**Activity**
Go over the entries and report the lines where the word "resizer" occurs.

**Recorded data**
Context: an optimization exercise on an open-source flow, tuned for small area. The choices shown serve that exercise and are no tape-out recipe.
The RTL was checked by simulation tests, not by an equivalence proof against the original design.
Power is estimated from default activity; no workload was simulated.

<file path="flow/flow/run.sh">
#!/bin/bash
# The standard layout (standard.sh) with these changes, made through the
# ORFS variables it reads: the port buffers are the smallest buffer cell
# (buf_1); before global placement the drivers of nets with many loads get
# a stronger cell of the same function, and in global placement and the
# resize step the resizer buffers nets with buf_1 and buf_2 only
# (flow/place.tcl, flow/smallbuf.tcl); clock tree synthesis uses clusters of
# up to 30 sinks and adds no dummy loads. The full make output goes to
# standard.log; ORFS writes each step's log under orfs/logs/.
set -euo pipefail
export BUFFER_PORTS_ARGS="-buffer_cell sky130_fd_sc_hd__buf_1"
export PRE_GLOBAL_PLACE_TCL="$PWD/flow/place.tcl"
export PRE_RESIZE_TCL="$PWD/flow/smallbuf.tcl"
export CTS_ARGS="-sink_clustering_enable -repair_clock_nets -dont_use_dummy_load -buf_list sky130_fd_sc_hd__clkbuf_16 -sink_clustering_size 30 -sink_clustering_max_diameter 80"
bash standard.sh > standard.log 2>&1
</file>
<file path="flow/constraint.sdc">
create_clock -name core_clock -period 16.0 [get_ports {clk}]
set_input_delay 3.2000 -clock core_clock [delete_from_list [all_inputs] [get_ports {clk}]]
set_output_delay 3.2000 -clock core_clock [all_outputs]
set_load 0.01 [all_outputs]
</file>
<file path="flow/flow/place.tcl">
source [file join [file dirname [info script]] smallbuf.tcl]
source [file join [file dirname [info script]] cells.tcl]
proc my_upsize_drivers {} {
  set wire_per_load 2.0
  set headroom 1.3
  set buf_area 7.5072
  set db [ord::get_db]
  set n 0
  set gain 0.0
  foreach net [[ord::get_db_block] getNets] {
    if {[$net getSigType] ne "SIGNAL"} continue
    set drv ""
    set loads 0
    set cap 0.0
    foreach it [$net getITerms] {
      if {[$it isOutputSignal]} { set drv $it; continue }
      if {![$it isInputSignal]} continue
      incr loads
      set lp [get_lib_pins -quiet */[[[$it getInst] getMaster] getName]/[[$it getMTerm] getName]]
      if {$lp ne ""} { set cap [expr {$cap + [get_property $lp capacitance]}] }
    }
    if {$drv eq "" || $loads < 8} continue
    set inst [$drv getInst]
    if {![regexp {^sky130_fd_sc_hd__([a-z0-9]+)_([0-9]+)$} [[$inst getMaster] getName] -> base size]} continue
    set cur "${base}_$size"
    if {![dict exists $::my_cells $cur]} continue
    lassign [dict get $::my_cells $cur] a0 m0
    set need [expr {$headroom * ($cap + $loads * $wire_per_load * 1e-3)}]
    if {$m0 >= $need} continue
    set best ""
    foreach s {1 2 3 4 6 8 12 16} {
      set c "${base}_$s"
      if {![dict exists $::my_cells $c]} continue
      lassign [dict get $::my_cells $c] a m
      if {$m < $need || $a - $a0 >= $buf_area} continue
      if {$best eq "" || $a < $ba} { set best $c; set ba $a }
    }
    if {$best eq ""} continue
    set nm [$db findMaster "sky130_fd_sc_hd__$best"]
    if {$nm ne "NULL" && [$inst swapMaster $nm]} { incr n; set gain [expr {$gain + $ba - $a0}] }
  }
  puts "my_upsize_drivers: resized $n drivers, +[format %.1f $gain] um2"
}
my_upsize_drivers
</file>
<file path="flow/flow/cells.tcl">
# sky130_fd_sc_hd combinational cells: name {area_um2 max_capacitance_pF}
set ::my_cells [dict create \
  a2111o_1 {11.2608 0.1758} \
  a2111o_2 {12.5120 0.3241} \
  a2111o_4 {21.2704 0.5356} \
  a2111oi_0 {8.7584 0.0211} \
  a2111oi_1 {10.0096 0.0311} \
  a2111oi_2 {15.0144 0.0568} \
  a2111oi_4 {27.5264 0.1053} \
  a211o_1 {8.7584 0.1767} \
  a211o_2 {10.0096 0.3250} \
  a211o_4 {17.5168 0.5594} \
  a211oi_1 {7.5072 0.0476} \
  a211oi_2 {12.5120 0.0888} \
  a211oi_4 {20.0192 0.1419} \
  a21bo_1 {10.0096 0.1831} \
  a21bo_2 {10.0096 0.2884} \
  a21bo_4 {16.2656 0.4752} \
  a21boi_0 {7.5072 0.0485} \
  a21boi_1 {7.5072 0.0760} \
  a21boi_2 {11.2608 0.1291} \
  a21boi_4 {18.7680 0.2152} \
  a21o_1 {7.5072 0.1776} \
  a21o_2 {8.7584 0.3095} \
  a21o_4 {15.0144 0.5686} \
  a21oi_1 {5.0048 0.0742} \
  a21oi_2 {8.7584 0.1282} \
  a21oi_4 {16.2656 0.2216} \
  a221o_1 {10.0096 0.1584} \
  a221o_2 {11.2608 0.2994} \
  a221o_4 {21.2704 0.5374} \
  a221oi_1 {8.7584 0.0549} \
  a221oi_2 {15.0144 0.0961} \
  a221oi_4 {26.2752 0.1666} \
  a222oi_1 {10.0096 0.0659} \
  a22o_1 {8.7584 0.1593} \
  a22o_2 {10.0096 0.3012} \
  a22o_4 {17.5168 0.5566} \
  a22oi_1 {7.5072 0.0888} \
  a22oi_2 {12.5120 0.1703} \
  a22oi_4 {21.2704 0.2939} \
  a2bb2o_1 {10.0096 0.1584} \
  a2bb2o_2 {11.2608 0.3003} \
  a2bb2o_4 {20.0192 0.5026} \
  a2bb2oi_1 {8.7584 0.0696} \
  a2bb2oi_2 {15.0144 0.1300} \
  a2bb2oi_4 {26.2752 0.2261} \
  a311o_1 {10.0096 0.1428} \
  a311o_2 {11.2608 0.2985} \
  a311o_4 {20.0192 0.4532} \
  a311oi_1 {8.7584 0.0440} \
  a311oi_2 {15.0144 0.0842} \
  a311oi_4 {26.2752 0.1337} \
  a31o_1 {8.7584 0.1602} \
  a31o_2 {8.7584 0.2719} \
  a31o_4 {17.5168 0.4990} \
  a31oi_1 {6.2560 0.0659} \
  a31oi_2 {12.5120 0.1181} \
  a31oi_4 {21.2704 0.2115} \
  a32o_1 {10.0096 0.1511} \
  a32o_2 {11.2608 0.2646} \
  a32o_4 {21.2704 0.5365} \
  a32oi_1 {8.7584 0.0852} \
  a32oi_2 {16.2656 0.1557} \
  a32oi_4 {27.5264 0.2518} \
  a41o_1 {10.0096 0.1657} \
  a41o_2 {11.2608 0.3250} \
  a41o_4 {21.2704 0.5603} \
  a41oi_1 {8.7584 0.0659} \
  a41oi_2 {16.2656 0.1245} \
  a41oi_4 {27.5264 0.1941} \
  and2_0 {6.2560 0.1090} \
  and2_1 {6.2560 0.1584} \
  and2_2 {7.5072 0.3030} \
  and2_4 {8.7584 0.5393} \
  and2b_1 {7.5072 0.1694} \
  and2b_2 {8.7584 0.3104} \
  and2b_4 {10.0096 0.4688} \
  and3_1 {6.2560 0.1575} \
  and3_2 {7.5072 0.3095} \
  and3_4 {11.2608 0.5328} \
  and3b_1 {8.7584 0.1575} \
  and3b_2 {10.0096 0.3095} \
  and3b_4 {12.5120 0.4605} \
  and4_1 {8.7584 0.1611} \
  and4_2 {10.0096 0.3003} \
  and4_4 {11.2608 0.5319} \
  and4b_1 {10.0096 0.1557} \
  and4b_2 {11.2608 0.2976} \
  and4b_4 {13.7632 0.4633} \
  and4bb_1 {12.5120 0.1566} \
  and4bb_2 {12.5120 0.2701} \
  and4bb_4 {16.2656 0.4614} \
  buf_1 {3.7536 0.1300} \
  buf_12 {20.0192 5.0000} \
  buf_16 {27.5264 5.0000} \
  buf_2 {5.0048 0.3159} \
  buf_4 {7.5072 0.5612} \
  buf_6 {11.2608 0.7855} \
  buf_8 {15.0144 5.0000} \
  bufbuf_16 {32.5312 1.4942} \
  bufbuf_8 {18.7680 0.9412} \
  bufinv_16 {30.0288 1.5097} \
  bufinv_8 {17.5168 0.9421} \
  fa_1 {20.0192 0.1566} \
  fa_2 {22.5216 0.2930} \
  fa_4 {27.5264 0.5328} \
  fah_1 {33.7824 0.1630} \
  fahcin_1 {33.7824 0.0714} \
  fahcon_1 {33.7824 0.0687} \
  ha_1 {12.5120 0.1575} \
  ha_2 {15.0144 0.2957} \
  ha_4 {25.0240 0.5237} \
  inv_1 {3.7536 0.1813} \
  inv_12 {16.2656 1.4172} \
  inv_16 {20.0192 1.6818} \
  inv_2 {3.7536 0.3314} \
  inv_4 {6.2560 0.5631} \
  inv_6 {8.7584 0.7828} \
  inv_8 {11.2608 1.0355} \
  maj3_1 {10.0096 0.1557} \
  maj3_2 {11.2608 0.3049} \
  maj3_4 {13.7632 0.5347} \
  mux2_1 {11.2608 0.1730} \
  mux2_2 {11.2608 0.2976} \
  mux2_4 {15.0144 0.5365} \
  mux2_8 {26.2752 0.9311} \
  mux2i_1 {10.0096 0.0687} \
  mux2i_2 {13.7632 0.1080} \
  mux2i_4 {22.5216 0.1904} \
  mux4_1 {26.2752 0.1611} \
  mux4_2 {22.5216 0.3012} \
  mux4_4 {25.0240 0.5484} \
  nand2_1 {3.7536 0.1666} \
  nand2_2 {6.2560 0.2957} \
  nand2_4 {11.2608 0.5301} \
  nand2_8 {20.0192 0.9338} \
  nand2b_1 {6.2560 0.1502} \
  nand2b_2 {8.7584 0.2857} \
  nand2b_4 {13.7632 0.5219} \
  nand3_1 {5.0048 0.1465} \
  nand3_2 {10.0096 0.2600} \
  nand3_4 {17.5168 0.4697} \
  nand3b_1 {7.5072 0.1437} \
  nand3b_2 {11.2608 0.2637} \
  nand3b_4 {20.0192 0.4797} \
  nand4_1 {6.2560 0.1245} \
  nand4_2 {12.5120 0.2005} \
  nand4_4 {21.2704 0.3580} \
  nand4b_1 {8.7584 0.1245} \
  nand4b_2 {15.0144 0.2005} \
  nand4b_4 {23.7728 0.3644} \
  nand4bb_1 {11.2608 0.1236} \
  nand4bb_2 {16.2656 0.2005} \
  nand4bb_4 {27.5264 0.3562} \
  nor2_1 {3.7536 0.0861} \
  nor2_2 {6.2560 0.1419} \
  nor2_4 {11.2608 0.2518} \
  nor2_8 {20.0192 0.4331} \
  nor2b_1 {6.2560 0.0824} \
  nor2b_2 {8.7584 0.1428} \
  nor2b_4 {13.7632 0.2545} \
  nor3_1 {5.0048 0.0522} \
  nor3_2 {10.0096 0.0925} \
  nor3_4 {16.2656 0.1538} \
  nor3b_1 {7.5072 0.0494} \
  nor3b_2 {12.5120 0.0934} \
  nor3b_4 {18.7680 0.1465} \
  nor4_1 {6.2560 0.0366} \
  nor4_2 {12.5120 0.0641} \
  nor4_4 {21.2704 0.1126} \
  nor4b_1 {8.7584 0.0339} \
  nor4b_2 {15.0144 0.0650} \
  nor4b_4 {23.7728 0.1135} \
  nor4bb_1 {10.0096 0.0366} \
  nor4bb_2 {16.2656 0.0604} \
  nor4bb_4 {25.0240 0.1117} \
  o2111a_1 {11.2608 0.1611} \
  o2111a_2 {12.5120 0.2994} \
  o2111a_4 {20.0192 0.5512} \
  o2111ai_1 {8.7584 0.0714} \
  o2111ai_2 {15.0144 0.1291} \
  o2111ai_4 {26.2752 0.2152} \
  o211a_1 {10.0096 0.1831} \
  o211a_2 {10.0096 0.2683} \
  o211a_4 {17.5168 0.5090} \
  o211ai_1 {7.5072 0.0742} \
  o211ai_2 {12.5120 0.1337} \
  o211ai_4 {21.2704 0.2152} \
  o21a_1 {7.5072 0.1630} \
  o21a_2 {8.7584 0.2948} \
  o21a_4 {15.0144 0.5100} \
  o21ai_0 {5.0048 0.0504} \
  o21ai_1 {5.0048 0.0806} \
  o21ai_2 {8.7584 0.1392} \
  o21ai_4 {16.2656 0.2243} \
  o21ba_1 {10.0096 0.1566} \
  o21ba_2 {10.0096 0.2646} \
  o21ba_4 {16.2656 0.4523} \
  o21bai_1 {7.5072 0.0778} \
  o21bai_2 {11.2608 0.1401} \
  o21bai_4 {18.7680 0.2454} \
  o221a_1 {11.2608 0.1529} \
  o221a_2 {11.2608 0.2811} \
  o221a_4 {20.0192 0.4880} \
  o221ai_1 {8.7584 0.0705} \
  o221ai_2 {15.0144 0.1282} \
  o221ai_4 {26.2752 0.2161} \
  o22a_1 {8.7584 0.1621} \
  o22a_2 {10.0096 0.3049} \
  o22a_4 {17.5168 0.5301} \
  o22ai_1 {6.2560 0.0733} \
  o22ai_2 {12.5120 0.1373} \
  o22ai_4 {20.0192 0.2170} \
  o2bb2a_1 {10.0096 0.1566} \
  o2bb2a_2 {11.2608 0.2948} \
  o2bb2a_4 {20.0192 0.4971} \
  o2bb2ai_1 {8.7584 0.0760} \
  o2bb2ai_2 {15.0144 0.1346} \
  o2bb2ai_4 {27.5264 0.2463} \
  o311a_1 {10.0096 0.1557} \
  o311a_2 {11.2608 0.2939} \
  o311a_4 {21.2704 0.5393} \
  o311ai_0 {8.7584 0.0293} \
  o311ai_1 {8.7584 0.0458} \
  o311ai_2 {16.2656 0.0824} \
  o311ai_4 {26.2752 0.1428} \
  o31a_1 {8.7584 0.1492} \
  o31a_2 {10.0096 0.2857} \
  o31a_4 {17.5168 0.5447} \
  o31ai_1 {7.5072 0.0476} \
  o31ai_2 {12.5120 0.0806} \
  o31ai_4 {21.2704 0.1447} \
  o32a_1 {10.0096 0.1502} \
  o32a_2 {11.2608 0.3003} \
  o32a_4 {22.5216 0.5566} \
  o32ai_1 {8.7584 0.0467} \
  o32ai_2 {16.2656 0.0888} \
  o32ai_4 {27.5264 0.1538} \
  o41a_1 {11.2608 0.1474} \
  o41a_2 {12.5120 0.3058} \
  o41a_4 {21.2704 0.5447} \
  o41ai_1 {8.7584 0.0339} \
  o41ai_2 {16.2656 0.0623} \
  o41ai_4 {27.5264 0.1090} \
  or2_0 {6.2560 0.1007} \
  or2_1 {6.2560 0.1648} \
  or2_2 {6.2560 0.2994} \
  or2_4 {8.7584 0.5145} \
  or2b_1 {7.5072 0.1694} \
  or2b_2 {8.7584 0.3122} \
  or2b_4 {11.2608 0.5155} \
  or3_1 {6.2560 0.1676} \
  or3_2 {7.5072 0.3104} \
  or3_4 {11.2608 0.5319} \
  or3b_1 {8.7584 0.1676} \
  or3b_2 {8.7584 0.2692} \
  or3b_4 {11.2608 0.4697} \
  or4_1 {7.5072 0.1676} \
  or4_2 {8.7584 0.3104} \
  or4_4 {11.2608 0.5347} \
  or4b_1 {10.0096 0.1676} \
  or4b_2 {10.0096 0.2655} \
  or4b_4 {13.7632 0.5338} \
  or4bb_1 {11.2608 0.1676} \
  or4bb_2 {12.5120 0.3122} \
  or4bb_4 {15.0144 0.5328} \
  xnor2_1 {8.7584 0.0696} \
  xnor2_2 {16.2656 0.1218} \
  xnor2_4 {27.5264 0.2115} \
  xnor3_1 {22.5216 0.1547} \
  xnor3_2 {23.7728 0.3012} \
  xnor3_4 {26.2752 0.5548} \
  xor2_1 {8.7584 0.0769} \
  xor2_2 {16.2656 0.1300} \
  xor2_4 {27.5264 0.2197} \
  xor3_1 {23.7728 0.1511} \
  xor3_2 {25.0240 0.2857} \
  xor3_4 {27.5264 0.5063} \
]
</file>
<file path="flow/flow/smallbuf.tcl">
# Sourced before global placement and before the resize step: the resizer may
# buffer nets only with the small buffers (buf_1, buf_2).
set_dont_use {sky130_fd_sc_hd__buf_4 sky130_fd_sc_hd__buf_6 sky130_fd_sc_hd__buf_8 sky130_fd_sc_hd__buf_12 sky130_fd_sc_hd__buf_16 sky130_fd_sc_hd__clkbuf_4 sky130_fd_sc_hd__clkbuf_8 sky130_fd_sc_hd__clkbuf_16 sky130_fd_sc_hd__bufbuf_8 sky130_fd_sc_hd__bufbuf_16}
</file>
<file path="flow/config.mk">
export PLATFORM = sky130hd
export DESIGN_NAME = riscv_core
export DESIGN_NICKNAME = riscv_core
export VERILOG_FILES = /design/flow/design.v
export SDC_FILE = /design/flow/constraint.sdc
export NUM_CORES = 8
export LEC_CHECK = 0
export CAP_MARGIN = 0
export CORE_MARGIN = 2
export CORE_UTILIZATION = 55
export PLACE_DENSITY = 0.7
export SETUP_SLACK_MARGIN = 0.2
export SLEW_MARGIN = 0
export SYNTH_HIERARCHICAL = 1
</file>
<file path="flow/standard.sh">
#!/bin/bash
# synth_recipe.tcl (not shown) runs the flow's synth.tcl, then flattens the netlist and writes it again
# the make line also repeats each setting of config.mk as NAME=value (left out here)
make -C /OpenROAD-flow-scripts/flow DESIGN_CONFIG=/design/flow/config.mk WORK_HOME=/design/flow/orfs CLKGATE_MAP_FILE= SYNTH_SCRIPT=/design/flow/synth_recipe.tcl "${@:-finish}"
</file>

**Answer for the task**
# resize step the resizer buffers nets with buf_1 and buf_2 only
# Sourced before global placement and before the resize step: the resizer may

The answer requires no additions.